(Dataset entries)

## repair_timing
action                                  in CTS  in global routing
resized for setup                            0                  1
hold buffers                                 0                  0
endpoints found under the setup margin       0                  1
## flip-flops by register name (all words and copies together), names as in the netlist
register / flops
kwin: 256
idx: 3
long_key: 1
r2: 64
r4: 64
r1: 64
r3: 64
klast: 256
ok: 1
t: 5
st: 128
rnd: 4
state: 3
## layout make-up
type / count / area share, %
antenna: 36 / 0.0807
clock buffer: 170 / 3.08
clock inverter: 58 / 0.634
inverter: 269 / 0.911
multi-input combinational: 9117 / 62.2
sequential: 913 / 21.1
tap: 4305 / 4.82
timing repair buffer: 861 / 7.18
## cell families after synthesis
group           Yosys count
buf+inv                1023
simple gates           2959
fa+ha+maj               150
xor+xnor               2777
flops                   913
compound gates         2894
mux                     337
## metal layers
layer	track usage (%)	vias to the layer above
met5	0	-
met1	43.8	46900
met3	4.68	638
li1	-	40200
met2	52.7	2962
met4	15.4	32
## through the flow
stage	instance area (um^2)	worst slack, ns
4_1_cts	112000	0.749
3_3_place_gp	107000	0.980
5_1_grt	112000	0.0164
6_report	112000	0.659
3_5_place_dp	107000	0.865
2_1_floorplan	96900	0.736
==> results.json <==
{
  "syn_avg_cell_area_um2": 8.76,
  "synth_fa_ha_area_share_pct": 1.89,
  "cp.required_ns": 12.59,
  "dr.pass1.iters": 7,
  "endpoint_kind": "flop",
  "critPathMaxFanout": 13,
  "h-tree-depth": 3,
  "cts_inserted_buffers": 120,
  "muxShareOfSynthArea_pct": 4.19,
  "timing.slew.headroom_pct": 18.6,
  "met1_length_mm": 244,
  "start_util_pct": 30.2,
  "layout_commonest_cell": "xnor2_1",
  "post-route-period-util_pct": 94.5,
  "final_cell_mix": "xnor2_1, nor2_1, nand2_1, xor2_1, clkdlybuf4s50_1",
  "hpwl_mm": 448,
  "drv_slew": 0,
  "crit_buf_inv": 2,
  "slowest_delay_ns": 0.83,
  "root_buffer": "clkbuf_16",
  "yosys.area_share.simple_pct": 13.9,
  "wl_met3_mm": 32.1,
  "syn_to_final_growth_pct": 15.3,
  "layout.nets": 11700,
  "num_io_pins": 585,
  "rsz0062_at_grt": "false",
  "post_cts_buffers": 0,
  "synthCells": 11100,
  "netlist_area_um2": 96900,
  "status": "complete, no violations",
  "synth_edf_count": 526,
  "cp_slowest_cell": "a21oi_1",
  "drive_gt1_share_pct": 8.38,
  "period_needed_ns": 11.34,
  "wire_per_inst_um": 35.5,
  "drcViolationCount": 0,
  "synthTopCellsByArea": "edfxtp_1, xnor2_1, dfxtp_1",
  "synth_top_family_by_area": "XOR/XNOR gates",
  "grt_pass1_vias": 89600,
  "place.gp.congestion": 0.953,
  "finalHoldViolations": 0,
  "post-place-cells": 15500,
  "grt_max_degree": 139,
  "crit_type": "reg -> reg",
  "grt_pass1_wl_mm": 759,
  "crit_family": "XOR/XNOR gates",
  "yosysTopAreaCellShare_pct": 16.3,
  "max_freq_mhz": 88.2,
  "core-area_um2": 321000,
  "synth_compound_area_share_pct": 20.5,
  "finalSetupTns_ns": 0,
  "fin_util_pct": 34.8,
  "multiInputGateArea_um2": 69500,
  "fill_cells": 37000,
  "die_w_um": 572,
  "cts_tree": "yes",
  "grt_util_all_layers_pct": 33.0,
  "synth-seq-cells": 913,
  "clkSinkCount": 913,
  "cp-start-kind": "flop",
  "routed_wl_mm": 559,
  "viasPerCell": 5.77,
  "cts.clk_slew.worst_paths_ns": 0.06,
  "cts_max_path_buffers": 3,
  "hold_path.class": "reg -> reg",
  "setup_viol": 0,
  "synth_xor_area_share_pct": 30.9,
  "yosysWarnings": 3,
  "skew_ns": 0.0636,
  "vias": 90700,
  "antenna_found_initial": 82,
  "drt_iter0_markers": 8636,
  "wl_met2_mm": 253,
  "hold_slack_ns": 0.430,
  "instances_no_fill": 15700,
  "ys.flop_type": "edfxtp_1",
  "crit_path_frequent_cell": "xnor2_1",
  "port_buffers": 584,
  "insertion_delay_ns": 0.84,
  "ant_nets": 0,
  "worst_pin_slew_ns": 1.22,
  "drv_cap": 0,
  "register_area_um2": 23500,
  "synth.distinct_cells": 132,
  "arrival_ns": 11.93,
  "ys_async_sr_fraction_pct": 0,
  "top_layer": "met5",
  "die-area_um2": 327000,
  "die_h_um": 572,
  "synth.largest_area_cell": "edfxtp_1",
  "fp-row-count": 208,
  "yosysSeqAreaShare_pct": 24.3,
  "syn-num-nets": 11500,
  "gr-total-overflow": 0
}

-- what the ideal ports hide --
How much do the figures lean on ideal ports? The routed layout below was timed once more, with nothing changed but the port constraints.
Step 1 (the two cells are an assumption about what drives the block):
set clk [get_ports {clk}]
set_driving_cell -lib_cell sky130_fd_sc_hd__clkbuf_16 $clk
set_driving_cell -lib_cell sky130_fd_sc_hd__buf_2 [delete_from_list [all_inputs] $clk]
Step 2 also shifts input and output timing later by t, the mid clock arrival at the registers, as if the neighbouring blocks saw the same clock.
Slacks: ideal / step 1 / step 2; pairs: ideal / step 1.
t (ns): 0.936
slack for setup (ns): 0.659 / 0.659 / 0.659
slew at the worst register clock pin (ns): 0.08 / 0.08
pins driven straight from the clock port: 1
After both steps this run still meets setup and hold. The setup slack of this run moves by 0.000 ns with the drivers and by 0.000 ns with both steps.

---

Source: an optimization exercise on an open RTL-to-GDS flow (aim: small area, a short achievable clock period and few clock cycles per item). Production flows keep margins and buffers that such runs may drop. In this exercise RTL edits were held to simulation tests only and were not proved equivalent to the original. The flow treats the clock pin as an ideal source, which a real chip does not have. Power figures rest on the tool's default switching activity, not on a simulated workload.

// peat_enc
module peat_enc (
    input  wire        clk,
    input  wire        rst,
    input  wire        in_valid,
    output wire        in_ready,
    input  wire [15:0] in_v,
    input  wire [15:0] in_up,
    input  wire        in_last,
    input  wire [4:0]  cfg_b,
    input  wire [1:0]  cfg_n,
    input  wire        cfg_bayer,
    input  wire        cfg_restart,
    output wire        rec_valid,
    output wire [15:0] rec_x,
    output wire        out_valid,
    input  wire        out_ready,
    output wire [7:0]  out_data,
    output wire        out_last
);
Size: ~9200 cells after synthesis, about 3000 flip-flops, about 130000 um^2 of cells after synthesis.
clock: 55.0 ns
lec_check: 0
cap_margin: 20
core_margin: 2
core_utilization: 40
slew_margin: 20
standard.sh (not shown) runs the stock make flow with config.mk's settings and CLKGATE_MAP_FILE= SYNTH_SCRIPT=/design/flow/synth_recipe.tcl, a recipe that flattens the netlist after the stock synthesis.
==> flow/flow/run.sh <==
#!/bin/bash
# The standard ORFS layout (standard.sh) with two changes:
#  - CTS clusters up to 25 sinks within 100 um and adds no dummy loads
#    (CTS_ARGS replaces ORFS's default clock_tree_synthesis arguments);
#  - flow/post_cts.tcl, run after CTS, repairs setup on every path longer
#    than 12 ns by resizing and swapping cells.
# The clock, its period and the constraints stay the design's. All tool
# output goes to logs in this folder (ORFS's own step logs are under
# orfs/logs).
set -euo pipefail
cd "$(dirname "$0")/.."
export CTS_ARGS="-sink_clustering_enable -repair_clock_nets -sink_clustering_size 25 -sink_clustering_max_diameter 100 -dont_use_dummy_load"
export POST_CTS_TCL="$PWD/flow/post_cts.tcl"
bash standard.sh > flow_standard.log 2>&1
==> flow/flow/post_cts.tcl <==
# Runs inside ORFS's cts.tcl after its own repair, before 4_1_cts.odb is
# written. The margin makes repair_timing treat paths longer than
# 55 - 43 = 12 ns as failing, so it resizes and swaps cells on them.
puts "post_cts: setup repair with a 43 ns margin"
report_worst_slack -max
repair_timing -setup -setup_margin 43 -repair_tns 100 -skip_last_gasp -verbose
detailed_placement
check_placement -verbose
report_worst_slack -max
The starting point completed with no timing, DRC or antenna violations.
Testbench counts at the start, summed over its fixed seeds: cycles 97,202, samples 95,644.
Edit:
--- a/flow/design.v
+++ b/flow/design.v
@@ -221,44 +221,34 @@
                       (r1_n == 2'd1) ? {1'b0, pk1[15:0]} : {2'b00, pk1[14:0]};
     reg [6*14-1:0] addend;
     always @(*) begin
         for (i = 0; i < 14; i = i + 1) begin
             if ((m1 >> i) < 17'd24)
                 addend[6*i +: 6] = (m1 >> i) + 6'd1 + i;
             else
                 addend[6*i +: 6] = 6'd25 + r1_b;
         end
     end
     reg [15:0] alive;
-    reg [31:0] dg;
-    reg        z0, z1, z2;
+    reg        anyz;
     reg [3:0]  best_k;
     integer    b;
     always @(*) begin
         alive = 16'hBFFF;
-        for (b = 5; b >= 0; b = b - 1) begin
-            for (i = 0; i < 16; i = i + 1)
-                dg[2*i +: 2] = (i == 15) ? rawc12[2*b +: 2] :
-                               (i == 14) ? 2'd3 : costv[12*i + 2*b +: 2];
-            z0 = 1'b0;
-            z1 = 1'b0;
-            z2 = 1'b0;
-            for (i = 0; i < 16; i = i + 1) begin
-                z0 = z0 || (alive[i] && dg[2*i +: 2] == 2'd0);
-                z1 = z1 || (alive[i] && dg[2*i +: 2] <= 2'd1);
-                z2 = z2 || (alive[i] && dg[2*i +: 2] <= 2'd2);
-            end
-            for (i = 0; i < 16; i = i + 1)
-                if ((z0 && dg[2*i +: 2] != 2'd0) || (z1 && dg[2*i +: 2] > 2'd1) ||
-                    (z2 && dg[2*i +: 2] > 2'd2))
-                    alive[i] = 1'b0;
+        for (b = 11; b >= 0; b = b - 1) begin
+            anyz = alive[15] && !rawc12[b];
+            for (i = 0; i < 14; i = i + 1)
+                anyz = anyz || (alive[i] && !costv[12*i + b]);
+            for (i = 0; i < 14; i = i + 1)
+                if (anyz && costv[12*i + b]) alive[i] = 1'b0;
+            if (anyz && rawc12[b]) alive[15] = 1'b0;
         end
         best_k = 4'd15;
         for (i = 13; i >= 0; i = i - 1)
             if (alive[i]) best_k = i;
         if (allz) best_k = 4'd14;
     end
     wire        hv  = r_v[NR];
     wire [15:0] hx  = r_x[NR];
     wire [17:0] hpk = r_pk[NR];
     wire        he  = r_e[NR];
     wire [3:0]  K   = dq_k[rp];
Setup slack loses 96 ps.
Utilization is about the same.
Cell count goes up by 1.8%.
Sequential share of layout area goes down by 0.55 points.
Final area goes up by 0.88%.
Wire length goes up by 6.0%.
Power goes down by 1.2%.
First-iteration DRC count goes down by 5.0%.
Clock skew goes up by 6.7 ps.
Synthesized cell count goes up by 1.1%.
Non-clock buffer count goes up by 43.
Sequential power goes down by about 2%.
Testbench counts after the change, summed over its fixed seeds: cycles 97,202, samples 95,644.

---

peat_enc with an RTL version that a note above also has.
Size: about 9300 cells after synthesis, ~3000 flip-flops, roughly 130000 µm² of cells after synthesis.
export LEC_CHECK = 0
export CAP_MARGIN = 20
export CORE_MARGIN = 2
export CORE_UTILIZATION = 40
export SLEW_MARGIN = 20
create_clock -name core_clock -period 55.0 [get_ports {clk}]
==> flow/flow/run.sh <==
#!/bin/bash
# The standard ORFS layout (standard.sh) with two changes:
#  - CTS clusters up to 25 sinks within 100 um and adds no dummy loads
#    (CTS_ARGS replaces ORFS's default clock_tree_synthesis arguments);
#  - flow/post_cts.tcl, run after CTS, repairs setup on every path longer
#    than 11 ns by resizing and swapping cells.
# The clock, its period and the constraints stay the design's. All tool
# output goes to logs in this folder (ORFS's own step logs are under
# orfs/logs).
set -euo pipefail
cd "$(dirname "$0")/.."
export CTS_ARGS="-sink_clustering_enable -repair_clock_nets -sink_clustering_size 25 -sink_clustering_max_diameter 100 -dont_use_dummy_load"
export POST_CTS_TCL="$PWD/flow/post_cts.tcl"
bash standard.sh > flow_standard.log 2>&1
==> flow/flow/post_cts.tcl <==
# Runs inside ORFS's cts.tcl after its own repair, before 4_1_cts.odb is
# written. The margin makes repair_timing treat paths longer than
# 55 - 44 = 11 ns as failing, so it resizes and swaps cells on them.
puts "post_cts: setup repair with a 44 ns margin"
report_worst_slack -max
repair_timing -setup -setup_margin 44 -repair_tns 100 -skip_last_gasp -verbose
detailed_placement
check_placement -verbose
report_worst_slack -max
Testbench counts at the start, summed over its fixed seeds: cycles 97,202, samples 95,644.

...

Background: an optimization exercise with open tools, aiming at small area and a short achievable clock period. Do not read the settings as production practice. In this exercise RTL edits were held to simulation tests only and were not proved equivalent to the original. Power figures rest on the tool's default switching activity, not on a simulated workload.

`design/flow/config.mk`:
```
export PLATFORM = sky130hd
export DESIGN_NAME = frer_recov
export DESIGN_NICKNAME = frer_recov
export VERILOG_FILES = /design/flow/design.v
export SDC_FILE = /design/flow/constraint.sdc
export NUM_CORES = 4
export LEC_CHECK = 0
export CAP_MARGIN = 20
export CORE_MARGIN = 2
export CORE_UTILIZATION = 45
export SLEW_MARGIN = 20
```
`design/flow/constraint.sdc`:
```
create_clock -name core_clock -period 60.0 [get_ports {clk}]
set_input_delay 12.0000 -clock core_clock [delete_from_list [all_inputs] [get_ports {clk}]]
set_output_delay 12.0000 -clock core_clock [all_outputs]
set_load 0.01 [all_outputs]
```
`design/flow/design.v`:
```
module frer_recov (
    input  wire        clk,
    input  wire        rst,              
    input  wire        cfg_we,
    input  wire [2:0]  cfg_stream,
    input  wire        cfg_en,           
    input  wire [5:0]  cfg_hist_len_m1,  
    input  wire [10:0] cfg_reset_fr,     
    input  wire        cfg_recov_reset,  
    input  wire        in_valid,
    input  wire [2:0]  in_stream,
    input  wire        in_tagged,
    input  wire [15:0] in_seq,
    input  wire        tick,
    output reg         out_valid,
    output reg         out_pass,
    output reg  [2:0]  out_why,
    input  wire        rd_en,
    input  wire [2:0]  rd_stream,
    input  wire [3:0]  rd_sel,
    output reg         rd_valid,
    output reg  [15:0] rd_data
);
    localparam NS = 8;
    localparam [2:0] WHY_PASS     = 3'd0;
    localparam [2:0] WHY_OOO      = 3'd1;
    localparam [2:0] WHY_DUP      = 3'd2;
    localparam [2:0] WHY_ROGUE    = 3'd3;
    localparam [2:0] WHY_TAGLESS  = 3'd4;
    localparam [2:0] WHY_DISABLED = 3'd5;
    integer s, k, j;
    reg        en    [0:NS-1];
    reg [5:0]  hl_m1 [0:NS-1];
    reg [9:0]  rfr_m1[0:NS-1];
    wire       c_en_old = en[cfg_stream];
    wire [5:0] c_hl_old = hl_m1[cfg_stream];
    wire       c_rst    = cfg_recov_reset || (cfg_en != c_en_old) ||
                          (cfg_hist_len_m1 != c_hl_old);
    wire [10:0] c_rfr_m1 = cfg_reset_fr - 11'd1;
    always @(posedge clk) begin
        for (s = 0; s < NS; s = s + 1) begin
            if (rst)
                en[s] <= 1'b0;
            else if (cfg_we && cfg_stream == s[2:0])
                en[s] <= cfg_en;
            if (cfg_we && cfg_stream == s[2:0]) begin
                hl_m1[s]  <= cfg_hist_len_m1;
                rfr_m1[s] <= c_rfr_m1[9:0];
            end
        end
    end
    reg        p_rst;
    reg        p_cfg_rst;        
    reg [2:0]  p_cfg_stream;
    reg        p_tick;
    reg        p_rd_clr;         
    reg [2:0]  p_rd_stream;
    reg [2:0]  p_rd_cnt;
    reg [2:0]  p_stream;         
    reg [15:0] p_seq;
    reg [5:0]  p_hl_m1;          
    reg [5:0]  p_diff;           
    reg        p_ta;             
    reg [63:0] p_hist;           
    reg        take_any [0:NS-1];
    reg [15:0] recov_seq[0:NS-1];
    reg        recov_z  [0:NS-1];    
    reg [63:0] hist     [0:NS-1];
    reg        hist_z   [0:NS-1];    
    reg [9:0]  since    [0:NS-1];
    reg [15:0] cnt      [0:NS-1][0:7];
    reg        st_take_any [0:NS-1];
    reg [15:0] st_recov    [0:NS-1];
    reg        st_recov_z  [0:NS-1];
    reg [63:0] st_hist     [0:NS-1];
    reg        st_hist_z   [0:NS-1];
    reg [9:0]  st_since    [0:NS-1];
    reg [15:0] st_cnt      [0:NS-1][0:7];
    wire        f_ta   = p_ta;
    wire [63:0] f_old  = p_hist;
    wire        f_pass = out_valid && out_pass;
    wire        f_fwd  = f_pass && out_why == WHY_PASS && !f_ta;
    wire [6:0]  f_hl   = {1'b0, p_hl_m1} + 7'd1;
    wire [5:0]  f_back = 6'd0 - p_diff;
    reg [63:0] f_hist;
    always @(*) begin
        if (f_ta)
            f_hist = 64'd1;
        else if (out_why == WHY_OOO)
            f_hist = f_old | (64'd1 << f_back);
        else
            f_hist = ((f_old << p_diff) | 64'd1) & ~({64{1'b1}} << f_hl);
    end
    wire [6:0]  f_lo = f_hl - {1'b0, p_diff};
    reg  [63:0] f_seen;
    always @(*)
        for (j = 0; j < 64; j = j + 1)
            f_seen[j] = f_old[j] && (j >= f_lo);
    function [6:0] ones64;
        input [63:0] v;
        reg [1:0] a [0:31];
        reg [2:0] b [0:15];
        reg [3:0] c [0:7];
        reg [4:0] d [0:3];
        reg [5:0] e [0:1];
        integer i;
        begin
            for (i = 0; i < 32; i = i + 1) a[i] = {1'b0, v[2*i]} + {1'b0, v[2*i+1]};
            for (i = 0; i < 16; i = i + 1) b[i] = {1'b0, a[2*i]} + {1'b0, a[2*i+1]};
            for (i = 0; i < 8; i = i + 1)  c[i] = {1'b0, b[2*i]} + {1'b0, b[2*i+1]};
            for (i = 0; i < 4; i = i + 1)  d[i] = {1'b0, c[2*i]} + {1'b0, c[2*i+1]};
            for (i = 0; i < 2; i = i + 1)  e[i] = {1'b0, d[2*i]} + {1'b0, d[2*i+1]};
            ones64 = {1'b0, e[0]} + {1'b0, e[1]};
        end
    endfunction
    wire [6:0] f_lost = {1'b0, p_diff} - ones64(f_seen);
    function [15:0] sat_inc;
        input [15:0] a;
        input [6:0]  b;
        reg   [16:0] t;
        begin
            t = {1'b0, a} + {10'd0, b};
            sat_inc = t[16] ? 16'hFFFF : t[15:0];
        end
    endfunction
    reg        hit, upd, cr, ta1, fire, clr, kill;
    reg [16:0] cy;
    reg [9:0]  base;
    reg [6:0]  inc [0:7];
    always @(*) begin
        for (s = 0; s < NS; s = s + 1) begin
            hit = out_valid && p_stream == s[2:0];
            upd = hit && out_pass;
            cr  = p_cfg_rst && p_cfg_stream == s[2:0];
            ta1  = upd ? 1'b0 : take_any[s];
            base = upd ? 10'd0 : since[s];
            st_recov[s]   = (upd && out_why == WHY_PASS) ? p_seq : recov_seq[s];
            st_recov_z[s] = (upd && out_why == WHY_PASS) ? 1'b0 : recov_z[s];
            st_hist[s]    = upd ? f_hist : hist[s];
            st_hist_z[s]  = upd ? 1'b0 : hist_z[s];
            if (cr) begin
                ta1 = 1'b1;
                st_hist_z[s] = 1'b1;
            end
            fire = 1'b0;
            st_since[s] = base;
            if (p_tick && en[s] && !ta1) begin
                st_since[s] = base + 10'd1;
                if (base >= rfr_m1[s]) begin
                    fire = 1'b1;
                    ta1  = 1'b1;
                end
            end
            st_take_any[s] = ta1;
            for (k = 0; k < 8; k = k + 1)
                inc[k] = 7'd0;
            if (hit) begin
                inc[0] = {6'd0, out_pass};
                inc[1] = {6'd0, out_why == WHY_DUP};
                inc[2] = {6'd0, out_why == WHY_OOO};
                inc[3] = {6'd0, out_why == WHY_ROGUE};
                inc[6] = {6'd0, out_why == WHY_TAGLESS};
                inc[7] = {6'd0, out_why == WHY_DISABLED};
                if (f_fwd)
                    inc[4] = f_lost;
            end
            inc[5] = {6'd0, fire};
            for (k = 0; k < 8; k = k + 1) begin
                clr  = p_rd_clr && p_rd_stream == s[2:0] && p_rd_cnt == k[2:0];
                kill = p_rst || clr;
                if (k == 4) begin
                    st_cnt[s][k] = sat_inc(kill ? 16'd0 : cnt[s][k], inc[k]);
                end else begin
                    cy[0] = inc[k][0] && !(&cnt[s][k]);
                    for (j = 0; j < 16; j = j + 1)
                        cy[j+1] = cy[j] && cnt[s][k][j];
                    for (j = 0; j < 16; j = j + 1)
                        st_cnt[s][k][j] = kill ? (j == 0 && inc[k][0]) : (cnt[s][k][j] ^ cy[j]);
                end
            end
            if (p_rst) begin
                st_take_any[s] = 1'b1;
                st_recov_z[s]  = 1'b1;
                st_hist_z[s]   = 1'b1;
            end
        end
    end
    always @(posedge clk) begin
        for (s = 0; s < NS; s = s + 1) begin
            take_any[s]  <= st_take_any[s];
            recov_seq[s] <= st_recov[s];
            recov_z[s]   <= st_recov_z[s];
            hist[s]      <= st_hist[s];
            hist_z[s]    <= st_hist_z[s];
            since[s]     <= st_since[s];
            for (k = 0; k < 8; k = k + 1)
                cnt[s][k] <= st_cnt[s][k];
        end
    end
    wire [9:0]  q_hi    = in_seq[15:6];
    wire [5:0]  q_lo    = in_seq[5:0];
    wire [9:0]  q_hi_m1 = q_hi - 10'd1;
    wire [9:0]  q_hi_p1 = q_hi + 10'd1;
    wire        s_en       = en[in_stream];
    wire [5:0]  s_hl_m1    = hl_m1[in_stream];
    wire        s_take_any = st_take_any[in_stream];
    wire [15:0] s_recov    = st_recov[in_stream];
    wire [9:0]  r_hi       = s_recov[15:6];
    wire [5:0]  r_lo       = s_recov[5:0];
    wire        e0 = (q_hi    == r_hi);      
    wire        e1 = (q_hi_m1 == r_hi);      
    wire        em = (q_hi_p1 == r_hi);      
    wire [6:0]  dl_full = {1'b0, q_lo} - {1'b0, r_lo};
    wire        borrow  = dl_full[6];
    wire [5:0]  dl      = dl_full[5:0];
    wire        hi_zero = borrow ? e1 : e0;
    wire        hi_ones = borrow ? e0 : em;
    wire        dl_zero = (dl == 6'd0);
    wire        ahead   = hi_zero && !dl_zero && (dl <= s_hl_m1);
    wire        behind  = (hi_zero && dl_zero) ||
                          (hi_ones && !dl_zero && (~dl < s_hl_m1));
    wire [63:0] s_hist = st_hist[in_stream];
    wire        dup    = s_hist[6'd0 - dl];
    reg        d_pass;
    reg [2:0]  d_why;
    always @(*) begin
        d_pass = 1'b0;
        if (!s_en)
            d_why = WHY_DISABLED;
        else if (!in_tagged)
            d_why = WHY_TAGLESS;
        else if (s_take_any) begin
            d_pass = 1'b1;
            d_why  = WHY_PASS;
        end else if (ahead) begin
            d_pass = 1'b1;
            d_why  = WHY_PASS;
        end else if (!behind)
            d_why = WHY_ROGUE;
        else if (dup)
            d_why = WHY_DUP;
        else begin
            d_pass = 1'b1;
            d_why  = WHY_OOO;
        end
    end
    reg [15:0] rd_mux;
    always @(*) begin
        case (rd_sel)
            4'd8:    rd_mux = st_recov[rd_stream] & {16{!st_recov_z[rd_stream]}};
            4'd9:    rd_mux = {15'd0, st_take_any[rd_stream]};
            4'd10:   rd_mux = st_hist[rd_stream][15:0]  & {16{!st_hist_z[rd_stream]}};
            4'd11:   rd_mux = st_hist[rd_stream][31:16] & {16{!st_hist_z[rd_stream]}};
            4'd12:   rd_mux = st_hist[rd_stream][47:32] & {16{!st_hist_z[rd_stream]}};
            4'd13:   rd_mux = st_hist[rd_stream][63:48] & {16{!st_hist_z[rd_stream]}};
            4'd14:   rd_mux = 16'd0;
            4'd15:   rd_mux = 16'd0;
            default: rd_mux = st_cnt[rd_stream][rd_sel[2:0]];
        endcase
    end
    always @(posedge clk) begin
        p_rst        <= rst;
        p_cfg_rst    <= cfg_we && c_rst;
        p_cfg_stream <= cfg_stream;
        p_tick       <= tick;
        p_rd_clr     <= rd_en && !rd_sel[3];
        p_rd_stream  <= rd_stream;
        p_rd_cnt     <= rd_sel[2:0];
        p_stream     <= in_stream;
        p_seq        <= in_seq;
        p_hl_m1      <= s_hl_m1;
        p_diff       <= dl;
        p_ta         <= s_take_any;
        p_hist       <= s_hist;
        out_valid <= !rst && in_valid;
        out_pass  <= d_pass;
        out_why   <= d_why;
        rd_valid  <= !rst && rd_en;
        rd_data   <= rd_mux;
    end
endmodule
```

▸ Work order: With the first line being the one containing "set clk [get_ports" and the last line the one containing "After both steps", transcribe exactly the lines above that fall in that range.

▸ Response to this exercise:
set clk [get_ports {clk}]
set_driving_cell -lib_cell sky130_fd_sc_hd__clkbuf_16 $clk
set_driving_cell -lib_cell sky130_fd_sc_hd__buf_2 [delete_from_list [all_inputs] $clk]
Step 2 also shifts input and output timing later by t, the mid clock arrival at the registers, as if the neighbouring blocks saw the same clock.
Slacks: ideal / step 1 / step 2; pairs: ideal / step 1.
t (ns): 0.936
slack for setup (ns): 0.659 / 0.659 / 0.659
slew at the worst register clock pin (ns): 0.08 / 0.08
pins driven straight from the clock port: 1
After both steps this run still meets setup and hold. The setup slack of this run moves by 0.000 ns with the drivers and by 0.000 ns with both steps.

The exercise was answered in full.